一度打ちのめされた精神とはなかなか立ち直れるものではない。
引きこもりを罵倒していた頃、言わば数日いや数時間前のことなのだが、それが懐かしく思える。

妹が死んだ。

原因は刺殺、全身数十箇所を滅多刺しにされた、見るに耐えないほどの惨殺だったらしい。
現場を見てない限りなんともいえないが…
見なくて良かったかもしれない。
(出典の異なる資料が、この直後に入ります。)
**config.mk**
```make
export PLATFORM = sky130hd
export DESIGN_NAME = swrom_unit
export DESIGN_NICKNAME = d
export VERILOG_FILES = /design/src/rtl/swrom_pkg.sv /design/src/rtl/swrom_code.sv /design/src/rtl/swrom_cmd_decode.sv /design/src/rtl/swrom_unit.sv
export SDC_FILE = /design/constraint.sdc
export NUM_CORES = 1
export LEC_CHECK = 0
export CAP_MARGIN = 30
export CORE_AREA = 2 2 84 70
export DETAILED_ROUTE_END_ITERATION = 7
export DIE_AREA = 0 0 86 72
export GPL_TIMING_DRIVEN = 1
export PLACE_DENSITY_LB_ADDON = 0.12
export SYNTH_ARGS = -nofsm -noshare
export SYNTH_HDL_FRONTEND = slang
export SYNTH_SLANG_ARGS = --single-unit
```
**constraint.sdc**
```tcl
create_clock -name clk -period 1.85 [get_ports clk]
set_input_delay 0.37 -clock clk [delete_from_list [all_inputs] [get_ports clk]]
set_output_delay 0.37 -clock clk [all_outputs]
set_load 0.05 [all_outputs]
```
File: src/rtl/sfa_pkg.sv
// Shared definitions for the sweep frame aligner.
// Assumes the signature byte layout: bits [7:5] set, bit 4 free, bits [3:0] clear.
package sfa_pkg;

    typedef enum logic [1:0] {
        ST_SEARCH = 2'd0,
        ST_VERIFY = 2'd1,
        ST_LOCKED = 2'd2
    } lock_state_t;

    localparam logic [7:0] SIG_MASK  = 8'hEF;
    localparam logic [7:0] SIG_VALUE = 8'hE0;

    // True when a byte carries the filler-column pattern (bit 4 ignored).
    function automatic logic sig_byte_match(input logic [7:0] b);
        return (b & SIG_MASK) == SIG_VALUE;
    endfunction

endpackage

File: src/rtl/sfa_sig_detect.sv
// Sliding two-byte signature comparator.
// Raises sig_hit_o combinationally on an accepted byte that matches the
// pattern when the previously accepted byte matched as well.
// Assumes bytes are only meaningful when in_valid_i is high.
module sfa_sig_detect
    import sfa_pkg::*;
(
    input  logic       clk,
    input  logic       rst_n,
    input  logic       in_valid_i,
    input  logic [7:0] in_byte_i,
    output logic       sig_hit_o
);

    logic prev_match_q;
    logic cur_match;

    // Pattern test of the byte currently presented.
    always_comb cur_match = sig_byte_match(in_byte_i);

    // Remember whether the last accepted byte matched.
    always_ff @(posedge clk) begin
        if (!rst_n) begin
            prev_match_q <= 1'b0;
        end else if (in_valid_i) begin
            prev_match_q <= cur_match;
        end
    end

    // Signature completes on the second of two matching accepted bytes.
    always_comb sig_hit_o = in_valid_i && prev_match_q && cur_match;

endmodule
==> src/rtl/fp_sync_pkg.sv <==
package fp_sync_pkg;
   localparam int MIN_FRAME_LEN   = 2;
   localparam int MIN_SYNC_STAGES = 2;
endpackage

==> src/rtl/fp_sync_edge.sv <==
module fp_sync_edge #(
   parameter int STAGES = 2
) (
   input  logic clk,
   input  logic rst_n,
   input  logic din,
   output logic rise
);
   logic [STAGES-1:0] chain;
   logic              prev;

   always_ff @(posedge clk or negedge rst_n) begin
      if (!rst_n) begin
         chain <= '0;
         prev  <= 1'b0;
      end else begin
         chain <= {chain[STAGES-2:0], din};
         prev  <= chain[STAGES-1];
      end
   end

   assign rise = chain[STAGES-1] & ~prev;
endmodule

==> src/rtl/fp_frame_ctr.sv <==
module fp_frame_ctr #(
   parameter int CNT_W = 12
) (
   input  logic             clk,
   input  logic             rst_n,
   input  logic [CNT_W-1:0] frame_eff,
   input  logic             reload,
   output logic             pulse,
   output logic [CNT_W-1:0] cnt
);
   logic wrap;

   assign wrap = (cnt >= (frame_eff - CNT_W'(1)));

   always_ff @(posedge clk or negedge rst_n) begin
      if (!rst_n) begin
         cnt   <= '0;
         pulse <= 1'b0;
      end else if (reload || wrap) begin
         cnt   <= '0;
         pulse <= 1'b1;
      end else begin
         cnt   <= cnt + CNT_W'(1);
         pulse <= 1'b0;
      end
   end
endmodule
誰が好き好んで妹の惨殺体など見る?
よほどの死体マニアでない限り、願わぬことだ。

容姿、学業、人当たりとまぁ絵に描いたような完璧人間で、誰からも恨まれること無く、
むしろ常に他人の憧れの的、それが俺の妹だった。
それが他殺、その才能故の殺人であるのならば、俺は加害者を一生恨むであろう…
なんていっても、今の俺にはそんな事考える余力など残されてはいない。
ただこのなんともいえない絶望感に打ちひしがれているだけ。

暫しの休暇を挟み、いざ学校へ行ってみると、周りから何かささやかれるわ、
友人知人からの第一声は「大丈夫?」やら「残念だったね」やら、
止めてくれ、まだ整理がついていないんだ、と応える。
そんな状態で出席した授業など、当然耳に入るはずも無く、
教師は教師で気を使ってんのかなんだか知らんが、俺を指名することも無く、
ぼーっとしていても咎めることすらしなかったりした。

「早瀬君、ちょっといい?」
放課後まで完全無気力人間だった俺は、そのペースを下駄箱まで持ち込んでいたところ、
クラスメイトの神凪綾香に呼び止められた。
「なんだ?」
そっけない返事、まぁ顔が知れた仲だから別段気にすることもないが…
状況が状況だ、こいつにまで同情されたくはない。
「…ちょっと付き合いなさい」
ふぅ、と溜息をつかれたが、いつものようにうるさく咎められることはなかった。
放っておいてほしいんだが…

つれてこられたは屋上だが、当然放課後なので人はいない…とゆうか…
「マジメ人間のお前が何故禁止区域に入るかね?」
それ以前に、ここは立ち入り禁止区域なのだ。
風紀委員面したこの風紀委員所属女、ありとあらゆる面で他人、自分に容赦ないはずなのに…
「非常時だからね」
そういって鍵の束をジャラジャラと鳴らし、悪戯っぽく微笑んだ。
「単刀直入に問おう、用件とはなんだ?」
「単刀直入に言うわ、あなたの妹さんの事よ」
またそれか…いや厚意はありがたいんだがね、
「俺としてはまだ自覚したくはないのだがね」
「いい加減現実に目を向けなさい」
厳しく、いやいつも厳しいが、其れを上回るほどの険しい目つきで俺を見据えながら、
厳しく言い放った。
「あなたの妹、麗華さんは亡くなったの、この世にはもういないの」
「止めてくれ…」
最後の朝、「おはよう、兄さん」と微笑みかけてくれた…
「もう、あなたにお弁当を作ってあげる人はいないの!」
「止めてくれ…!」
毎朝、律儀に弁当を手渡してくれた…
「もう、放課後あなたを迎えに来る人はいないの!」
「止めてくれ…!!」
「兄さん」聞こえた先に目をやると、いつもそこには…
「もう、あなたに−」
「止めてくれ!!!」
麗華はもう、いない。
ようやく認識できたのかもしれない、だが同時に襲い掛かってきたのは、
感情の濁流。
決壊した俺の精神は、みっともなく俺に涙を流させた。
自らの肩を抱き、震え、膝を着き、しゃくりあげながら…
「そう…麗華さんはもういない…」
わかってる、分かってるけど…!
「でも…」
「今日から私が、あなたの妹になってあげる」
「え?」
汚れた顔で見上げる
「私が毎朝あなたを起こしに行ってあげる、私が毎日…その…
  麗華さんほど上手じゃないかもしれないけど…お弁当を作ってあげる、
  わたしが毎日、放課後迎えに行ってあげる、だから…」
いつになく柔和な笑みを浮かべる、刹那、震えも涙も、全て治まった。
「もう…迷わないで…ね?」
そう、手を差し伸べられる。
漫画とかによくある、ありきたりなパターンだが、何故だろうか、
暖かいな、切にそう感じながら彼女の手に近づく、
気のせいかな?気のせいだろう、一瞬彼女の手が赤黒く光って見えたが、
俺はその温もりに身を委ねた…。